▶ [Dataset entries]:
- - - -
$ cat src/rtl/eep_loader.sv
// Boot loader for the eep core: takes a length-prefixed byte stream, writes little-endian
// 16-bit words into code memory from address 0 and releases the core once the checksum matches.
module eep_loader #(
    parameter int INSTR_WIDTH = 16,
    parameter int ADDR_WIDTH  = 16,
    parameter int CODE_DEPTH  = 65536
) (
    input  logic                   clk,
    input  logic                   rst,
    input  logic                   in_valid,
    input  logic [7:0]             in_data,
    output logic                   in_ready,
    output logic                   cm_wen,
    output logic [ADDR_WIDTH-1:0]  cm_addr,
    output logic [INSTR_WIDTH-1:0] cm_din,
    output logic                   cpu_run,
    output logic                   load_err,
    output logic [16:0]            words_loaded,
    output logic [2:0]             dbg_state
);

    // Handshake: a byte is consumed on a rising edge where in_valid && in_ready; in_ready is
    // a registered copy of "state is not terminal" and never looks at in_valid.
    typedef enum logic [2:0] {
        S_HDR_LO = 3'd0,
        S_HDR_HI = 3'd1,
        S_DAT_LO = 3'd2,
        S_DAT_HI = 3'd3,
        S_CHECK  = 3'd4,
        S_RUN    = 3'd5,
        S_ERROR  = 3'd6
    } state_t;

    localparam logic [16:0] DEPTH = 17'(CODE_DEPTH);

    state_t                   state_q;
    logic [15:0]              len_q;
    logic [7:0]               sum_q;
    logic [7:0]               lo_q;
    logic [16:0]              words_q;
    logic                     in_ready_q;
    logic                     cm_wen_q;
    logic [ADDR_WIDTH-1:0]    cm_addr_q;
    logic [INSTR_WIDTH-1:0]   cm_din_q;
    logic                     cpu_run_q;
    logic                     load_err_q;

    logic                     accept;
    logic [15:0]              len_d;
    logic [7:0]               sum_d;
    logic [16:0]              words_d;

    assign accept  = in_valid && in_ready_q;
    assign len_d   = {in_data, len_q[7:0]};
    assign sum_d   = sum_q + in_data;
    assign words_d = words_q + 17'd1;

    always_ff @(posedge clk or posedge rst) begin
        if (rst) begin
            state_q    <= S_HDR_LO;
            len_q      <= '0;
            sum_q      <= '0;
            lo_q       <= '0;
            words_q    <= '0;
            in_ready_q <= 1'b1;
            cm_wen_q   <= 1'b0;
            cm_addr_q  <= '0;
            cm_din_q   <= '0;
            cpu_run_q  <= 1'b0;
            load_err_q <= 1'b0;
        end else begin
            cm_wen_q <= 1'b0;
            if (accept) begin
                unique case (state_q)
                    S_HDR_LO: begin
                        len_q[7:0] <= in_data;
                        sum_q      <= sum_d;
                        state_q    <= S_HDR_HI;
                    end
                    S_HDR_HI: begin
                        len_q <= len_d;
                        sum_q <= sum_d;
                        if ({1'b0, len_d} > DEPTH) begin
                            state_q    <= S_ERROR;
                            in_ready_q <= 1'b0;
                            load_err_q <= 1'b1;
                        end else if (len_d == 16'd0) begin
                            state_q <= S_CHECK;
                        end else begin
                            state_q <= S_DAT_LO;
                        end
                    end
                    S_DAT_LO: begin
                        lo_q    <= in_data;
                        sum_q   <= sum_d;
                        state_q <= S_DAT_HI;
                    end
                    S_DAT_HI: begin
                        // Address is the pre-increment count, so the first word lands at 0.
                        sum_q     <= sum_d;
                        cm_wen_q  <= 1'b1;
                        cm_addr_q <= ADDR_WIDTH'(words_q);
                        cm_din_q  <= INSTR_WIDTH'({in_data, lo_q});
                        words_q   <= words_d;
                        state_q   <= (words_d == {1'b0, len_q}) ? S_CHECK : S_DAT_LO;
                    end
                    S_CHECK: begin
                        in_ready_q <= 1'b0;
                        if (in_data == sum_q) begin
                            state_q   <= S_RUN;
                            cpu_run_q <= 1'b1;
                        end else begin
                            state_q    <= S_ERROR;
                            load_err_q <= 1'b1;
                        end
                    end
                    default: begin
                        state_q <= state_q;
                    end
                endcase
            end
        end
    end

    assign in_ready     = in_ready_q;
    assign cm_wen       = cm_wen_q;
    assign cm_addr      = cm_addr_q;
    assign cm_din       = cm_din_q;
    assign cpu_run      = cpu_run_q;
    assign load_err     = load_err_q;
    assign words_loaded = words_q;
    assign dbg_state    = state_q;

endmodule

$ cat config.mk
export PLATFORM = sky130hd
export DESIGN_NAME = eep_loader
export DESIGN_NICKNAME = d
export VERILOG_FILES = /design/src/rtl/eep_loader.sv
export SDC_FILE = /design/constraint.sdc
export NUM_CORES = 1
export LEC_CHECK = 0
export CAP_MARGIN = 25
export CORE_MARGIN = 1
export CORE_UTILIZATION = 30
export DETAILED_ROUTE_END_ITERATION = 7
export PLACE_DENSITY = 0.6
export SYNTH_ARGS = -nofsm -noshare
export SYNTH_HDL_FRONTEND = slang
export SYNTH_SLANG_ARGS = --single-unit
$ cat constraint.sdc
create_clock -name clk -period 4 [get_ports clk]
set_input_delay 0.8 -clock clk [delete_from_list [all_inputs] [get_ports clk]]
set_output_delay 0.8 -clock clk [all_outputs]
set_load 0.03 [all_outputs]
- - - -
▶ [PROBLEM DETAILS]: In the answer, each line of the data must appear exactly as written.

▶ [RESULT OF THIS TASK]:
$ cat src/rtl/eep_loader.sv
// Boot loader for the eep core: takes a length-prefixed byte stream, writes little-endian
// 16-bit words into code memory from address 0 and releases the core once the checksum matches.
module eep_loader #(
    parameter int INSTR_WIDTH = 16,
    parameter int ADDR_WIDTH  = 16,
    parameter int CODE_DEPTH  = 65536
) (
    input  logic                   clk,
    input  logic                   rst,
    input  logic                   in_valid,
    input  logic [7:0]             in_data,
    output logic                   in_ready,
    output logic                   cm_wen,
    output logic [ADDR_WIDTH-1:0]  cm_addr,
    output logic [INSTR_WIDTH-1:0] cm_din,
    output logic                   cpu_run,
    output logic                   load_err,
    output logic [16:0]            words_loaded,
    output logic [2:0]             dbg_state
);

    // Handshake: a byte is consumed on a rising edge where in_valid && in_ready; in_ready is
    // a registered copy of "state is not terminal" and never looks at in_valid.
    typedef enum logic [2:0] {
        S_HDR_LO = 3'd0,
        S_HDR_HI = 3'd1,
        S_DAT_LO = 3'd2,
        S_DAT_HI = 3'd3,
        S_CHECK  = 3'd4,
        S_RUN    = 3'd5,
        S_ERROR  = 3'd6
    } state_t;

    localparam logic [16:0] DEPTH = 17'(CODE_DEPTH);

    state_t                   state_q;
    logic [15:0]              len_q;
    logic [7:0]               sum_q;
    logic [7:0]               lo_q;
    logic [16:0]              words_q;
    logic                     in_ready_q;
    logic                     cm_wen_q;
    logic [ADDR_WIDTH-1:0]    cm_addr_q;
    logic [INSTR_WIDTH-1:0]   cm_din_q;
    logic                     cpu_run_q;
    logic                     load_err_q;

    logic                     accept;
    logic [15:0]              len_d;
    logic [7:0]               sum_d;
    logic [16:0]              words_d;

    assign accept  = in_valid && in_ready_q;
    assign len_d   = {in_data, len_q[7:0]};
    assign sum_d   = sum_q + in_data;
    assign words_d = words_q + 17'd1;

    always_ff @(posedge clk or posedge rst) begin
        if (rst) begin
            state_q    <= S_HDR_LO;
            len_q      <= '0;
            sum_q      <= '0;
            lo_q       <= '0;
            words_q    <= '0;
            in_ready_q <= 1'b1;
            cm_wen_q   <= 1'b0;
            cm_addr_q  <= '0;
            cm_din_q   <= '0;
            cpu_run_q  <= 1'b0;
            load_err_q <= 1'b0;
        end else begin
            cm_wen_q <= 1'b0;
            if (accept) begin
                unique case (state_q)
                    S_HDR_LO: begin
                        len_q[7:0] <= in_data;
                        sum_q      <= sum_d;
                        state_q    <= S_HDR_HI;
                    end
                    S_HDR_HI: begin
                        len_q <= len_d;
                        sum_q <= sum_d;
                        if ({1'b0, len_d} > DEPTH) begin
                            state_q    <= S_ERROR;
                            in_ready_q <= 1'b0;
                            load_err_q <= 1'b1;
                        end else if (len_d == 16'd0) begin
                            state_q <= S_CHECK;
                        end else begin
                            state_q <= S_DAT_LO;
                        end
                    end
                    S_DAT_LO: begin
                        lo_q    <= in_data;
                        sum_q   <= sum_d;
                        state_q <= S_DAT_HI;
                    end
                    S_DAT_HI: begin
                        // Address is the pre-increment count, so the first word lands at 0.
                        sum_q     <= sum_d;
                        cm_wen_q  <= 1'b1;
                        cm_addr_q <= ADDR_WIDTH'(words_q);
                        cm_din_q  <= INSTR_WIDTH'({in_data, lo_q});
                        words_q   <= words_d;
                        state_q   <= (words_d == {1'b0, len_q}) ? S_CHECK : S_DAT_LO;
                    end
                    S_CHECK: begin
                        in_ready_q <= 1'b0;
                        if (in_data == sum_q) begin
                            state_q   <= S_RUN;
                            cpu_run_q <= 1'b1;
                        end else begin
                            state_q    <= S_ERROR;
                            load_err_q <= 1'b1;
                        end
                    end
                    default: begin
                        state_q <= state_q;
                    end
                endcase
            end
        end
    end

    assign in_ready     = in_ready_q;
    assign cm_wen       = cm_wen_q;
    assign cm_addr      = cm_addr_q;
    assign cm_din       = cm_din_q;
    assign cpu_run      = cpu_run_q;
    assign load_err     = load_err_q;
    assign words_loaded = words_q;
    assign dbg_state    = state_q;

endmodule

$ cat config.mk
export PLATFORM = sky130hd
export DESIGN_NAME = eep_loader
export DESIGN_NICKNAME = d
export VERILOG_FILES = /design/src/rtl/eep_loader.sv
export SDC_FILE = /design/constraint.sdc
export NUM_CORES = 1
export LEC_CHECK = 0
export CAP_MARGIN = 25
export CORE_MARGIN = 1
export CORE_UTILIZATION = 30
export DETAILED_ROUTE_END_ITERATION = 7
export PLACE_DENSITY = 0.6
export SYNTH_ARGS = -nofsm -noshare
export SYNTH_HDL_FRONTEND = slang
export SYNTH_SLANG_ARGS = --single-unit
$ cat constraint.sdc
create_clock -name clk -period 4 [get_ports clk]
set_input_delay 0.8 -clock clk [delete_from_list [all_inputs] [get_ports clk]]
set_output_delay 0.8 -clock clk [all_outputs]
set_load 0.03 [all_outputs]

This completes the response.